Tuesday, February 2, 2016

Youtube Content ID woes.


Well, I should have seen this coming. This morning I received an email from Youtube that said a video I made of the game Dragon's Dogma: Dark Arisen had had a Content ID match put on it by the games publisher, Capcom (see video on the left). What this means is that, while my account is still in good standing and the video is still available to view, all of the ad revenue generated from it will be going to Capcom. Not yours truly. And while I'm glad that they didn't file a Copyright Strike against it (which would have put my account in bad standing), the claim, however, seems strange to say the least.




While the dispute is being reviewed, it receives no revenue for anyone.
Before I continue, I should make clear that I don't suspect anything malicious on the part of Capcom, as there is no evidence to suggest it. And that Content ID claims are largely automated, and,while harmful, don't affect your channel like a Copyright Strike would. With that said, however, I still filed a dispute against the claim because I don't believe that my video violated any copyright. The audio from the game itself is so quiet that it is almost muted, and my voice over can be heard clearly throughout the video, and half the time I am talking about the game in a way that is meant to educate people who are playing it for the first time or need a walkthrough for a certain section. Under American Fair Use laws, I am perfectly within my legal rights to do this and get paid for it. The section of the video they are claiming, though, is a cutscene that lasts a grand total of  2-3 minutes. Three minutes out of a video that runs for one hour and sixteen minutes.

Now, I'm not saying that Capcom, or any other company, shouldn't fight copyright infringement if it is genuine. But as I have said already, I don't believe that I violated their copyright by making this video, or any other videos of their games I may make in future. By my understanding it, my video fits nicely under the Fair Use umbrella and I should therefore receive that ad revenue seized by Capcom.

I'm not going to weigh in on the problems of Youtube's copyright claim system, as I feel other youtubers such as Totalbiscuit (see video on the right) and Jim Sterling have adequately done so in the past. And it's worth mentioning that Youtube itself has taken baby steps to protect videos that are clearly Fair Use, but that more work needs to be done. Least of which is addressing problems like mine.

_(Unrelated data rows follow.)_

File: config.mk
export PLATFORM = sky130hd
export DESIGN_NAME = disp_scan_ctrl
export DESIGN_NICKNAME = d
export VERILOG_FILES = /design/src/rtl/disp_scan_ctrl.sv
export SDC_FILE = /design/constraint.sdc
export NUM_CORES = 1
export LEC_CHECK = 0
export ABC_AREA = 0
export CAP_MARGIN = 5
export CORE_MARGIN = 1
export CORE_UTILIZATION = 30
export CTS_CLUSTER_SIZE = 25
export DETAILED_ROUTE_END_ITERATION = 10
export DONT_BUFFER_PORTS = 1
export GPL_ROUTABILITY_DRIVEN = 0
export SLEW_MARGIN = 0
export SYNTH_ARGS = -nofsm -noshare
export SYNTH_HDL_FRONTEND = slang
export SYNTH_SLANG_ARGS = --single-unit
File: constraint.sdc
create_clock -name CLK -period 4 [get_ports CLK]
set_clock_uncertainty 0.2 [all_clocks]
set_input_delay 0.2 -clock CLK [delete_from_list [all_inputs] [get_ports CLK]]
set_output_delay 0.2 -clock CLK [all_outputs]
set_load 0.05 [all_outputs]
File: src/rtl/disp_scan_ctrl.sv
// disp_scan_ctrl: time-multiplexed scan controller for a common-anode 7-segment bank.
//   Steps through NDIG digits, one slot of DIV clocks each, through a shared BCD decoder.
//   The first GUARD clocks of each slot are blanked to avoid ghosting.
//   Display data is double-buffered: LOAD fills a pending buffer, and that buffer is
//   promoted to the active buffer only at the frame boundary (idx wraps NDIG-1 -> 0).
//   Outputs are registered and reflect the scan/active state one cycle earlier.
// Ports:
//   CLK, RST (sync, active-high)
//   VAL/DP_POS/OVF + LOAD strobe  : display data capture
//   DP_EN, LZ_EN                  : live decimal-point / leading-zero-suppression enables
//   S, DP                         : decoder code and DP control (DP=0 lights the point)
//   AN                            : active-low digit enables
//   FRAME                         : one-cycle pulse after each frame boundary
module disp_scan_ctrl #(
  parameter int NDIG  = 8,
  parameter int DIV   = 50000,
  parameter int GUARD = 500
) (
  input  logic                     CLK,
  input  logic                     RST,
  input  logic [4*NDIG-1:0]        VAL,
  input  logic                     LOAD,
  input  logic [$clog2(NDIG)-1:0]  DP_POS,
  input  logic                     DP_EN,
  input  logic                     LZ_EN,
  input  logic                     OVF,
  output logic [3:0]               S,
  output logic                     DP,
  output logic [NDIG-1:0]          AN,
  output logic                     FRAME
);

  localparam int CW = $clog2(DIV);
  localparam int IW = $clog2(NDIG);
  localparam logic [CW-1:0] CNT_MAX = CW'(DIV - 1);
  localparam logic [CW-1:0] GUARD_C = CW'(GUARD);
  localparam logic [IW-1:0] IDX_MAX = IW'(NDIG - 1);
  localparam logic [3:0]    DASH    = 4'b1010;

  // Scan state
  logic [CW-1:0]       cnt_q, cnt_d;
  logic [IW-1:0]       idx_q, idx_d;

  // Pending and active display buffers
  logic                pend_q, pend_d;
  logic [4*NDIG-1:0]   pval_q, pval_d;
  logic [IW-1:0]       pdp_q, pdp_d;
  logic                povf_q, povf_d;
  logic [4*NDIG-1:0]   aval_q, aval_d;
  logic [IW-1:0]       adp_q, adp_d;
  logic                aovf_q, aovf_d;

  // Registered outputs
  logic [3:0]          s_q, s_d;
  logic                dp_q, dp_d;
  logic [NDIG-1:0]     an_q, an_d;
  logic                frame_q, frame_d;

  logic                tick;
  logic                boundary;
  logic                zero_run;
  logic                cur_sup;
  logic [3:0]          cur_dig;
  logic                blank;

  always_comb begin
    // Prescaler and digit index
    tick     = (cnt_q == CNT_MAX);
    boundary = tick && (idx_q == IDX_MAX);
    cnt_d    = tick ? '0 : cnt_q + 1'b1;
    idx_d    = idx_q;
    if (tick) begin
      idx_d = (idx_q == IDX_MAX) ? '0 : idx_q + 1'b1;
    end

    // Buffering: a LOAD coinciding with the boundary bypasses the pending
    // buffer and lands directly in the active buffer.
    pend_d = pend_q;
    pval_d = pval_q;
    pdp_d  = pdp_q;
    povf_d = povf_q;
    aval_d = aval_q;
    adp_d  = adp_q;
    aovf_d = aovf_q;
    if (boundary) begin
      if (LOAD) begin
        aval_d = VAL;
        adp_d  = DP_POS;
        aovf_d = OVF;
      end else if (pend_q) begin
        aval_d = pval_q;
        adp_d  = pdp_q;
        aovf_d = povf_q;
      end
      pend_d = 1'b0;
    end else if (LOAD) begin
      pval_d = VAL;
      pdp_d  = DP_POS;
      povf_d = OVF;
      pend_d = 1'b1;
    end

    // Walk digits from the most significant end; zero_run stays set while
    // every digit from NDIG-1 down to i is zero. Only the currently scanned
    // digit's code and suppression state are kept.
    zero_run = 1'b1;
    cur_sup  = 1'b0;
    cur_dig  = 4'h0;
    for (int i = NDIG - 1; i >= 0; i--) begin
      zero_run = zero_run && (aval_q[4*i +: 4] == 4'h0);
      if (idx_q == IW'(i)) begin
        cur_dig = aval_q[4*i +: 4];
        cur_sup = LZ_EN && !aovf_q && zero_run && (i != 0) && (IW'(i) > adp_q);
      end
    end

    blank = (cnt_q < GUARD_C) || cur_sup;

    an_d = '1;
    for (int i = 0; i < NDIG; i++) begin
      if (!blank && (idx_q == IW'(i))) begin
        an_d[i] = 1'b0;
      end
    end

    s_d     = aovf_q ? DASH : cur_dig;
    dp_d    = !(DP_EN && (idx_q == adp_q) && !aovf_q);
    frame_d = boundary;
  end

  always_ff @(posedge CLK) begin
    if (RST) begin
      cnt_q   <= '0;
      idx_q   <= '0;
      pend_q  <= 1'b0;
      pval_q  <= '0;
      pdp_q   <= '0;
      povf_q  <= 1'b0;
      aval_q  <= '0;
      adp_q   <= '0;
      aovf_q  <= 1'b0;
      s_q     <= 4'h0;
      dp_q    <= 1'b1;
      an_q    <= '1;
      frame_q <= 1'b0;
    end else begin
      cnt_q   <= cnt_d;
      idx_q   <= idx_d;
      pend_q  <= pend_d;
      pval_q  <= pval_d;
      pdp_q   <= pdp_d;
      povf_q  <= povf_d;
      aval_q  <= aval_d;
      adp_q   <= adp_d;
      aovf_q  <= aovf_d;
      s_q     <= s_d;
      dp_q    <= dp_d;
      an_q    <= an_d;
      frame_q <= frame_d;
    end
  end

  assign S     = s_q;
  assign DP    = dp_q;
  assign AN    = an_q;
  assign FRAME = frame_q;

endmodule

I do, however, have something to say to Capcom: I have no desire to fight you. If anything, I would be willing to work with you, to avoid a similar situation in the future.  I have been a fan of your games since the days of the NES, and any videos, whether they be reviews or Let's Plays, I make of your games I do so out of love for your products, not because I am trying to infringe on your copyright.  I hope that you will see this and do the right thing. There's no infringement here. only love.

That's enough out of me for today. Thank you for reading. See you next week. =).

 epilouge: Since this post went live, the claim on my video has been removed. So that's good =).